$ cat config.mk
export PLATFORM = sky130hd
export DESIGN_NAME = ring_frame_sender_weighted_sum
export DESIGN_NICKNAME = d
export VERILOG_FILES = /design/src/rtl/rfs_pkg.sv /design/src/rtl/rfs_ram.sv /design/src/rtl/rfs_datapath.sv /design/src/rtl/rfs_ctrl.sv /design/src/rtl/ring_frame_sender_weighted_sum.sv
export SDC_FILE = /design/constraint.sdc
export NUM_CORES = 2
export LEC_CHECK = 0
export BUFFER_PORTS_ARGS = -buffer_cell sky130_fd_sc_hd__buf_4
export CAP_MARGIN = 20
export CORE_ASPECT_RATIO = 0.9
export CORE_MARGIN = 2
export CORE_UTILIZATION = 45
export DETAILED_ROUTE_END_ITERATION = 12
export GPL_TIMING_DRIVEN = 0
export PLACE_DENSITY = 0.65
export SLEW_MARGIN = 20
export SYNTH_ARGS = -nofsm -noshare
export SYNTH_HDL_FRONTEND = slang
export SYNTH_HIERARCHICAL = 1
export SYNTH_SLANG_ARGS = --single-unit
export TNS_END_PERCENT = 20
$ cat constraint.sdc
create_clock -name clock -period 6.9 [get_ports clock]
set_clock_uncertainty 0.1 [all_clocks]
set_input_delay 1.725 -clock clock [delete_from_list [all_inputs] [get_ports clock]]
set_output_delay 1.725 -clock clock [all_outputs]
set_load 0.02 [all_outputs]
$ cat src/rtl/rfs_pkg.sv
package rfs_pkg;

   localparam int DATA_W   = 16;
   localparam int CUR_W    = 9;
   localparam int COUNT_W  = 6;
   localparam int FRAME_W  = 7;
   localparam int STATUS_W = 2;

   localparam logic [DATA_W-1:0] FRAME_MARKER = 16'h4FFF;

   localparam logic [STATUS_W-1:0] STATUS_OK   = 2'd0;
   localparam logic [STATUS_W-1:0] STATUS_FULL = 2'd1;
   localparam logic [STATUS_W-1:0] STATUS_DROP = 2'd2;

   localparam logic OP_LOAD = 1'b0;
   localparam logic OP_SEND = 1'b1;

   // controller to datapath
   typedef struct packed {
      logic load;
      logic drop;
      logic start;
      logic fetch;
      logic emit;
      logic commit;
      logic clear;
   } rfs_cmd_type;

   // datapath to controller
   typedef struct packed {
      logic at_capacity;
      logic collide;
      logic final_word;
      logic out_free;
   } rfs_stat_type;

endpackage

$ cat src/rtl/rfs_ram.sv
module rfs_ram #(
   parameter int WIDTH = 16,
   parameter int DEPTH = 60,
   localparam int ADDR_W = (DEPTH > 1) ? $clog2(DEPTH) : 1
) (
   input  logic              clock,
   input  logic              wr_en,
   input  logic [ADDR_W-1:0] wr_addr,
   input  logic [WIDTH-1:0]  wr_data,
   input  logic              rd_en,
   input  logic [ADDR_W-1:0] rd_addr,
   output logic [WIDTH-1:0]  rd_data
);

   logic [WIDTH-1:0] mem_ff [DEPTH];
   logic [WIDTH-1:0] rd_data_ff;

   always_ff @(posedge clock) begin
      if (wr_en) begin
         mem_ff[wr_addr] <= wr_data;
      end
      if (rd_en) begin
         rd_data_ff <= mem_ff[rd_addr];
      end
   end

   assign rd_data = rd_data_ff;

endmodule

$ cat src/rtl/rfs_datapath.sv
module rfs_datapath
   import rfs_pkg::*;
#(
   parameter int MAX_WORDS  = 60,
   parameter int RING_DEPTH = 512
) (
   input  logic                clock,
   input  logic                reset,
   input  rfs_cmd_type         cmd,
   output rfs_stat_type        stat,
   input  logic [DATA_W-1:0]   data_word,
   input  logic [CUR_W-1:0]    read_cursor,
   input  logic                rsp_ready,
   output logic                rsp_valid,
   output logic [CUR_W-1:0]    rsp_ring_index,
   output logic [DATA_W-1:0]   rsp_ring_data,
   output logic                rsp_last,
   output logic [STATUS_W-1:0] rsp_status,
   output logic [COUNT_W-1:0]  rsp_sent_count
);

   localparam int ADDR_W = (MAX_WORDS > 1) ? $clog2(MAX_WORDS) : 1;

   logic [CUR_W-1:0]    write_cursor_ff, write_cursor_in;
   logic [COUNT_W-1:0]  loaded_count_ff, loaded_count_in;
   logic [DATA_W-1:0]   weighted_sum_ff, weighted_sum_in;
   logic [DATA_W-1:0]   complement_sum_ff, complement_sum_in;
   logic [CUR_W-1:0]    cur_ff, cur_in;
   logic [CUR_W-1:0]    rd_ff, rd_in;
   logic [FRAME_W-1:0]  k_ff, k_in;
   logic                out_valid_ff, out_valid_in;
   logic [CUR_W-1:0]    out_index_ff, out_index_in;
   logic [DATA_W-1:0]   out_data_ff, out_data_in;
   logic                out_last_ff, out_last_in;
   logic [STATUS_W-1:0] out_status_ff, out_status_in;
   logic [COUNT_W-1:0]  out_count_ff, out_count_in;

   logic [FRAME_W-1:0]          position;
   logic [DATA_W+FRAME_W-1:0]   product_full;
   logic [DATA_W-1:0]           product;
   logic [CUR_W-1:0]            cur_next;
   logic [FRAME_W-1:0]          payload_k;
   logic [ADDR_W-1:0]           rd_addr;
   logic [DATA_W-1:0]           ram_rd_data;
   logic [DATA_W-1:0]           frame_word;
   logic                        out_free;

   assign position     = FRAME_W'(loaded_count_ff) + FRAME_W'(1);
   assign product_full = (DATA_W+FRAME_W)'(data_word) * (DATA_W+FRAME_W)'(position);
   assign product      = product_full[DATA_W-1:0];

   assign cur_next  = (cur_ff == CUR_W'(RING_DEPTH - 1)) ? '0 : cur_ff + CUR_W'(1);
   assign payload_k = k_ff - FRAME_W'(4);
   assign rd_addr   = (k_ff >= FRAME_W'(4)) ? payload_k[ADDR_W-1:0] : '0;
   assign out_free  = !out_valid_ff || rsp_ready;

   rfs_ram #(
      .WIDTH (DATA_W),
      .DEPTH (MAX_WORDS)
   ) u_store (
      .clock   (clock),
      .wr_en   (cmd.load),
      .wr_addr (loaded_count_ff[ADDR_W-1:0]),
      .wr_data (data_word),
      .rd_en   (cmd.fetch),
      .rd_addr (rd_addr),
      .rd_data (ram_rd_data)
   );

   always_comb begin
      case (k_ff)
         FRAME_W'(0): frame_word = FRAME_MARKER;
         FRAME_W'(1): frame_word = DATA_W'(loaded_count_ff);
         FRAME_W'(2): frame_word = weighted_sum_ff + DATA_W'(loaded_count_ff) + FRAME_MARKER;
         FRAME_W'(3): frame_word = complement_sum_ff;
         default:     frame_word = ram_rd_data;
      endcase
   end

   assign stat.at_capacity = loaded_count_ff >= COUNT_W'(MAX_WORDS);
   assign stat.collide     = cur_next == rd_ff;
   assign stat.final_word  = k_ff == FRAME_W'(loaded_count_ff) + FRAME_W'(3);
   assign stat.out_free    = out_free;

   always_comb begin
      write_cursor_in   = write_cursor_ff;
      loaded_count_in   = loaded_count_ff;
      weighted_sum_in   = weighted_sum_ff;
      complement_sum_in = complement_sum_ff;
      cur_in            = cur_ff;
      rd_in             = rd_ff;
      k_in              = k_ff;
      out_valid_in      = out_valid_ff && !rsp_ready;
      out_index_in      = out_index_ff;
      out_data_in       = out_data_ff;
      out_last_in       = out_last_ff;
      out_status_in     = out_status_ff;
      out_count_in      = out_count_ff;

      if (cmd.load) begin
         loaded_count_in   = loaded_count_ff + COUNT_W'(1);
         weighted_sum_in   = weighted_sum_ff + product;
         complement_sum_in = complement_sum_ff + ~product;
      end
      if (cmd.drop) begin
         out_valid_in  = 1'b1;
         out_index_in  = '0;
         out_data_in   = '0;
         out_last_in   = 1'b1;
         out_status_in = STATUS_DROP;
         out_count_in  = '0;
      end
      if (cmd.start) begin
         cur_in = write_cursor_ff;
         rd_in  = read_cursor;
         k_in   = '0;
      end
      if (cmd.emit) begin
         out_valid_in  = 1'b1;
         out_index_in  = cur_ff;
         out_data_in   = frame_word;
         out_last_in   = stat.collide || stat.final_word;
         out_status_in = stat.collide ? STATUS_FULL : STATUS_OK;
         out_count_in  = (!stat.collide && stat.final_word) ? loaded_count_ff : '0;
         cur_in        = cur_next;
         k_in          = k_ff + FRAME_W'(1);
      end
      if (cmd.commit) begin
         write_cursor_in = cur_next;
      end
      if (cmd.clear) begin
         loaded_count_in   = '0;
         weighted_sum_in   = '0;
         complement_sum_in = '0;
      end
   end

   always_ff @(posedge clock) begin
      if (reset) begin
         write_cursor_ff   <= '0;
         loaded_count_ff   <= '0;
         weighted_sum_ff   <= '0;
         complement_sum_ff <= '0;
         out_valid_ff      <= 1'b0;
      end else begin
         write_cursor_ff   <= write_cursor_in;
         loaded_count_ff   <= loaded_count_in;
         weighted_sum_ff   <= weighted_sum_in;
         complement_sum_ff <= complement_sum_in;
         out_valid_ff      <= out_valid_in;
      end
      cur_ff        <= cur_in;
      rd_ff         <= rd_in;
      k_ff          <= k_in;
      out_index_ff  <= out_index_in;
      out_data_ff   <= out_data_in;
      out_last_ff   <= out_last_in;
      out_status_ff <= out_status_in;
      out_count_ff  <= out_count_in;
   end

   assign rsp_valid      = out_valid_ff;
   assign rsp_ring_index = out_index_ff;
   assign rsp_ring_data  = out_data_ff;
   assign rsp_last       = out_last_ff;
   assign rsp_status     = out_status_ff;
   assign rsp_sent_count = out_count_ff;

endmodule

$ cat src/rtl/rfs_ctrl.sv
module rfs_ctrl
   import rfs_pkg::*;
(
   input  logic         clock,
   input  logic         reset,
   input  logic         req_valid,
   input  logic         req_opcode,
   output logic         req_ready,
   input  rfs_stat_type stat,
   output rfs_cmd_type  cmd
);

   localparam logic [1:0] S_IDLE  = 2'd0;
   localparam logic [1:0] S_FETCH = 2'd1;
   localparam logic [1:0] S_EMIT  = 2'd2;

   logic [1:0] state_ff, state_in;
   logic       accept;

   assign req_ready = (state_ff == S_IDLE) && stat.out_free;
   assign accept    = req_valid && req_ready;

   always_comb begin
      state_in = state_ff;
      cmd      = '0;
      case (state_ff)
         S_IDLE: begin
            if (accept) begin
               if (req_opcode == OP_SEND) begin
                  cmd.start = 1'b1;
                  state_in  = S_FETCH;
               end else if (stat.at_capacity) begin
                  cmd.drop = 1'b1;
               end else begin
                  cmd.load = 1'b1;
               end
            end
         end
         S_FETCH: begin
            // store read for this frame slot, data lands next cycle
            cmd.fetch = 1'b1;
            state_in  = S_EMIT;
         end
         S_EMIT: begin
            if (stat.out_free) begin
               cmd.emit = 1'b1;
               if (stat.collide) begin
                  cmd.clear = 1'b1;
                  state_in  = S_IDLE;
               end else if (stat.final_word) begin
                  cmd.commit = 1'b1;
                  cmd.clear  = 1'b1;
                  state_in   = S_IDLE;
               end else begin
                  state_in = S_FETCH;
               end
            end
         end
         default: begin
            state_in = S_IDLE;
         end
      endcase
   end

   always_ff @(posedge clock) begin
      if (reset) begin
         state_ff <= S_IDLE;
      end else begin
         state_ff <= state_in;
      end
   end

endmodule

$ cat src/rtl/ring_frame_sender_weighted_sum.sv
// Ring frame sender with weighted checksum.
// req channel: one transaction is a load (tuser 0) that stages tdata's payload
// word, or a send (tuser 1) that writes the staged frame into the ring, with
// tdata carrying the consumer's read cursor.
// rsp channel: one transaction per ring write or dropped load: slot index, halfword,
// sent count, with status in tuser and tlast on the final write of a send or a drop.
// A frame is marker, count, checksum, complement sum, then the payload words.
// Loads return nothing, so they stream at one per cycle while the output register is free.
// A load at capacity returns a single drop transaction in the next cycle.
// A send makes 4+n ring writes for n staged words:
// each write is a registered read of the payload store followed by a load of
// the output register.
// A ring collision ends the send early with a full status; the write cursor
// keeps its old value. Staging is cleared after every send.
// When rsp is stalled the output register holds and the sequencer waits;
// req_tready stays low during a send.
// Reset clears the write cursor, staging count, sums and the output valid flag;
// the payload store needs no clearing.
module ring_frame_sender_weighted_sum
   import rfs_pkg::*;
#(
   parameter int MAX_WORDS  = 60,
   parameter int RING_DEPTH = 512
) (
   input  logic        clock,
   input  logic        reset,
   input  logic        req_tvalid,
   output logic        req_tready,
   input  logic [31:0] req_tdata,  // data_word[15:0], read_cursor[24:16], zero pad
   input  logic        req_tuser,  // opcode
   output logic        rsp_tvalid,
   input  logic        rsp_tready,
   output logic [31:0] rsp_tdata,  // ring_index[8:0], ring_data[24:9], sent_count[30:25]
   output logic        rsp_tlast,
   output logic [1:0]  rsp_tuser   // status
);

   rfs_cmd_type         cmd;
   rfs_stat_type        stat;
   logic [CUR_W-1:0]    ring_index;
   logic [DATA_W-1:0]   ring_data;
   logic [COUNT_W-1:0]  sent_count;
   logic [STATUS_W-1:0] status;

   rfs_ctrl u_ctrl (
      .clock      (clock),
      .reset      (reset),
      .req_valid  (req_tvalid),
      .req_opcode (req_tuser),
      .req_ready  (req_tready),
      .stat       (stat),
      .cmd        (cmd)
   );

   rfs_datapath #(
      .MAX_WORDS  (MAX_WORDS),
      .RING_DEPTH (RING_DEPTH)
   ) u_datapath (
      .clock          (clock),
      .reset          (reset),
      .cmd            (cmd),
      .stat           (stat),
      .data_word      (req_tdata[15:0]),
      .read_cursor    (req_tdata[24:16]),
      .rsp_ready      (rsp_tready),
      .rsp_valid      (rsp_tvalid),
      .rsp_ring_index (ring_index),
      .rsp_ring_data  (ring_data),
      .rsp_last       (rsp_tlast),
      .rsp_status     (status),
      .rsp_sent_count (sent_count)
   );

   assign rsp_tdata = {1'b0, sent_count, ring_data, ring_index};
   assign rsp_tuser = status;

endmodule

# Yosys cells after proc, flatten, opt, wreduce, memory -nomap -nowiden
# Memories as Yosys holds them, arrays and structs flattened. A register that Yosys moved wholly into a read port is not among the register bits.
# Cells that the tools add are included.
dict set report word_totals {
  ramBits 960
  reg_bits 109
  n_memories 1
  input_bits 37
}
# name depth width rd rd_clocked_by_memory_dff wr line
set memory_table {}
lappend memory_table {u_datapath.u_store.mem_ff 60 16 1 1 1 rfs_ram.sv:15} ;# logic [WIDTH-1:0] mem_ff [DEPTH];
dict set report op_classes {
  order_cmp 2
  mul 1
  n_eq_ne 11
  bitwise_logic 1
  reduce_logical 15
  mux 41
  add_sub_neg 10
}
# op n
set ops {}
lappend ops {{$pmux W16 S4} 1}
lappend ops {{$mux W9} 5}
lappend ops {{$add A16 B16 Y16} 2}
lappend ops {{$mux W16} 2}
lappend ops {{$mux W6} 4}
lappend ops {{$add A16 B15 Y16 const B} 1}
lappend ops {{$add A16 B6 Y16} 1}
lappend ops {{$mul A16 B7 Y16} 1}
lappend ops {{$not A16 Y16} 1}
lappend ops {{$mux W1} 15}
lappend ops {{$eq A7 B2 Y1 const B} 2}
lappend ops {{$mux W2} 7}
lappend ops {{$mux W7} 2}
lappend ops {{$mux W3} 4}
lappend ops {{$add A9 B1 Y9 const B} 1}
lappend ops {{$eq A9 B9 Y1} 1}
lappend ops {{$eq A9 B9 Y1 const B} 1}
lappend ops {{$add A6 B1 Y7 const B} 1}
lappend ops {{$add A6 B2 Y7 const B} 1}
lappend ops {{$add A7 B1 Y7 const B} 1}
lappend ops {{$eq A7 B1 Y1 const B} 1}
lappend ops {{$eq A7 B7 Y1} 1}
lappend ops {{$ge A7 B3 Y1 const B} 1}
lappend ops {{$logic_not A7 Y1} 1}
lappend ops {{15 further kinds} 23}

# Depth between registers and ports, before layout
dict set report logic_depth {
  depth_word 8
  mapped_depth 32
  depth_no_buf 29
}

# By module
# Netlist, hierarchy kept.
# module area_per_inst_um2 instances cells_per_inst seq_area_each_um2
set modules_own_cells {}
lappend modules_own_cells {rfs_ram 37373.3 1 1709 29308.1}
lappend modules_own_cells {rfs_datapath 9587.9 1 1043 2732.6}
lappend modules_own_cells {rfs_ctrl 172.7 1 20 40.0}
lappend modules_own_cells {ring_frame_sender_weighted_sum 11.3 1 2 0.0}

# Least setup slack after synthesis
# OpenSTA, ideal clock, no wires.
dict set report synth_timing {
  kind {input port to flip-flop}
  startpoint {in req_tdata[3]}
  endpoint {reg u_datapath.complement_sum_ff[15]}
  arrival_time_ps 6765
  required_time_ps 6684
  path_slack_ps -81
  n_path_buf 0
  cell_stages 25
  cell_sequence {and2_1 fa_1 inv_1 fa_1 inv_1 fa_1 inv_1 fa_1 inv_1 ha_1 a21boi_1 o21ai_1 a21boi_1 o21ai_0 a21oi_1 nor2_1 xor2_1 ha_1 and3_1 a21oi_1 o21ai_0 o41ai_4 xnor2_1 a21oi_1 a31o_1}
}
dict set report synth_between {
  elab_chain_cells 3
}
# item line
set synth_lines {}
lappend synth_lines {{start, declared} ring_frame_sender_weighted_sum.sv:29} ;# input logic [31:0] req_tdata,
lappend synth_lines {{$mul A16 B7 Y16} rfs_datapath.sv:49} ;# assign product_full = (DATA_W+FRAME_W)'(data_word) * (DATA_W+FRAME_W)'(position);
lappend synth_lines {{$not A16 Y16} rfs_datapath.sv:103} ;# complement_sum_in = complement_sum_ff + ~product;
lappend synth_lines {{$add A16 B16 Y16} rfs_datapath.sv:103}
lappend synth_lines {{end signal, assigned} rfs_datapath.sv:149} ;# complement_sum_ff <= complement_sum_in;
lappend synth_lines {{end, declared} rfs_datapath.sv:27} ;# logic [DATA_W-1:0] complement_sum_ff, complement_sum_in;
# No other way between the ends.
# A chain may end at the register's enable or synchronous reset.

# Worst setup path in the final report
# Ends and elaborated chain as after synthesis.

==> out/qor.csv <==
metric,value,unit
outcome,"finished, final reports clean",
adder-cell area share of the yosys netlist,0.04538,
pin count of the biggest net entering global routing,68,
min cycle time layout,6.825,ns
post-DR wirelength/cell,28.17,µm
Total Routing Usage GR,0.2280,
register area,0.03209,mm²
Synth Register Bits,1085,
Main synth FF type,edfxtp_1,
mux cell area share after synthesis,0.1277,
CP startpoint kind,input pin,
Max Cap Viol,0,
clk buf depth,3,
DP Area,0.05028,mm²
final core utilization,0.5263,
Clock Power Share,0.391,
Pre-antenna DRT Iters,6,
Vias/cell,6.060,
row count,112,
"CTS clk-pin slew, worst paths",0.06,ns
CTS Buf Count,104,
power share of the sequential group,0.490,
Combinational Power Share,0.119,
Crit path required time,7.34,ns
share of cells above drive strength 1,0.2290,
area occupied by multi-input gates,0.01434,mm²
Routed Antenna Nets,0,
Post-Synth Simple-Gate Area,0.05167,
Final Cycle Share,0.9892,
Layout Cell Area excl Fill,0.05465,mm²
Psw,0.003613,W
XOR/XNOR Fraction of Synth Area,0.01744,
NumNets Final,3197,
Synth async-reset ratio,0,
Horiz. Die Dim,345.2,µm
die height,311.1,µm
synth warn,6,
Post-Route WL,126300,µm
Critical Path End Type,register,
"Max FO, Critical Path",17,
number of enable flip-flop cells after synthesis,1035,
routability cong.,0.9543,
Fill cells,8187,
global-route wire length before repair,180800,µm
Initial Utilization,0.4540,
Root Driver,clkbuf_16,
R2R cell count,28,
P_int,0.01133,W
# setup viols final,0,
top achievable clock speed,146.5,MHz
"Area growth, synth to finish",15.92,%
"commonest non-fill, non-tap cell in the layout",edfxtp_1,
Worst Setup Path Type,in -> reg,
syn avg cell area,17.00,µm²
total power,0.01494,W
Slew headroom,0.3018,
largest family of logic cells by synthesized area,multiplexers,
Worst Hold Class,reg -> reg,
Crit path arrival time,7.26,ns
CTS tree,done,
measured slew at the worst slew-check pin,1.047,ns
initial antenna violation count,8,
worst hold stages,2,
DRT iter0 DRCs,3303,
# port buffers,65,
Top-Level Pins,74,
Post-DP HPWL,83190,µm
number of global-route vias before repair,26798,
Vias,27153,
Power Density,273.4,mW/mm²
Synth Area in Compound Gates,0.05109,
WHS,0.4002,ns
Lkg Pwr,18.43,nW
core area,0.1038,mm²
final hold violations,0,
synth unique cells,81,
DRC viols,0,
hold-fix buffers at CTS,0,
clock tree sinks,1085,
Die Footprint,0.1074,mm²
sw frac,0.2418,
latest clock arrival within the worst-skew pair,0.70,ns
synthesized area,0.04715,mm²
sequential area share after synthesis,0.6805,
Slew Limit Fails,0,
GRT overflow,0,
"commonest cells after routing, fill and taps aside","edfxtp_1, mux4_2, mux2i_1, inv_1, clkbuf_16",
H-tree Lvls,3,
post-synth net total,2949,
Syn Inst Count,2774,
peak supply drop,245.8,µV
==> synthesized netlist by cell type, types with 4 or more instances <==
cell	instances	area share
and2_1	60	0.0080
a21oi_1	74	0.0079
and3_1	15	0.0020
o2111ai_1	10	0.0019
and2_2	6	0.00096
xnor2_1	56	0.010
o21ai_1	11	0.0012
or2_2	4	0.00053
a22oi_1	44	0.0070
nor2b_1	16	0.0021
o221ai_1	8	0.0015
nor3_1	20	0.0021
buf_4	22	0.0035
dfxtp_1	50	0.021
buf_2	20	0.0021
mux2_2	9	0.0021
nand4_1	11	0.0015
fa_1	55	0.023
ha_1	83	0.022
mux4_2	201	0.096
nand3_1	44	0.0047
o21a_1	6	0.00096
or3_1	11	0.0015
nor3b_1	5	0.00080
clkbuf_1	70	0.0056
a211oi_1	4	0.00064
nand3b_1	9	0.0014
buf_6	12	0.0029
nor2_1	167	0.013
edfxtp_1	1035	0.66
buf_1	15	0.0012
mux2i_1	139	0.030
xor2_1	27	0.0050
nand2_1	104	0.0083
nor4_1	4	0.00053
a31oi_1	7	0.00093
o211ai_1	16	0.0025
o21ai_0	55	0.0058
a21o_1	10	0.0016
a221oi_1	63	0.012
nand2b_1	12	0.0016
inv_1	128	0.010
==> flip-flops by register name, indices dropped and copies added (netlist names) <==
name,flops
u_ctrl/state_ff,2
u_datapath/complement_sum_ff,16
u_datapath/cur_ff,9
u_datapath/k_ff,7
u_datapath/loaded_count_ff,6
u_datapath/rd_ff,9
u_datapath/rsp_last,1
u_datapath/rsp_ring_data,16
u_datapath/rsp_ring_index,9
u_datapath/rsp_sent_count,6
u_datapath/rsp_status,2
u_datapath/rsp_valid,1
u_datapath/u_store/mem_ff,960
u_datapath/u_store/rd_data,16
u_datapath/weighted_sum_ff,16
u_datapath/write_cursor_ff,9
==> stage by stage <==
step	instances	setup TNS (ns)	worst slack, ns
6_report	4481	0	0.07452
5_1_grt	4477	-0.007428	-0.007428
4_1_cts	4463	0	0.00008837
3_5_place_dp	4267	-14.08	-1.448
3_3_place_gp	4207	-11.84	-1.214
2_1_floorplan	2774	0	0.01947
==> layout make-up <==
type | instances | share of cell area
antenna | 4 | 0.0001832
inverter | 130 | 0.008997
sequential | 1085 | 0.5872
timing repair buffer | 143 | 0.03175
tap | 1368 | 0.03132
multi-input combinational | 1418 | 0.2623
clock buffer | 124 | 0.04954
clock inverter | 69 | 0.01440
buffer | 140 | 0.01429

==*==

WHAT YOU HAVE TO DO
In the listing above, find the line holding "localparam logic [STATUS_W-1:0] STATUS_DROP" and the line holding "localparam int ADDR_W = (DEPTH", then output those two lines and every line between them exactly.

RESPONSE FOR THIS EXERCISE
   localparam logic [STATUS_W-1:0] STATUS_DROP = 2'd2;

   localparam logic OP_LOAD = 1'b0;
   localparam logic OP_SEND = 1'b1;

   // controller to datapath
   typedef struct packed {
      logic load;
      logic drop;
      logic start;
      logic fetch;
      logic emit;
      logic commit;
      logic clear;
   } rfs_cmd_type;

   // datapath to controller
   typedef struct packed {
      logic at_capacity;
      logic collide;
      logic final_word;
      logic out_free;
   } rfs_stat_type;

endpackage

$ cat src/rtl/rfs_ram.sv
module rfs_ram #(
   parameter int WIDTH = 16,
   parameter int DEPTH = 60,
   localparam int ADDR_W = (DEPTH > 1) ? $clog2(DEPTH) : 1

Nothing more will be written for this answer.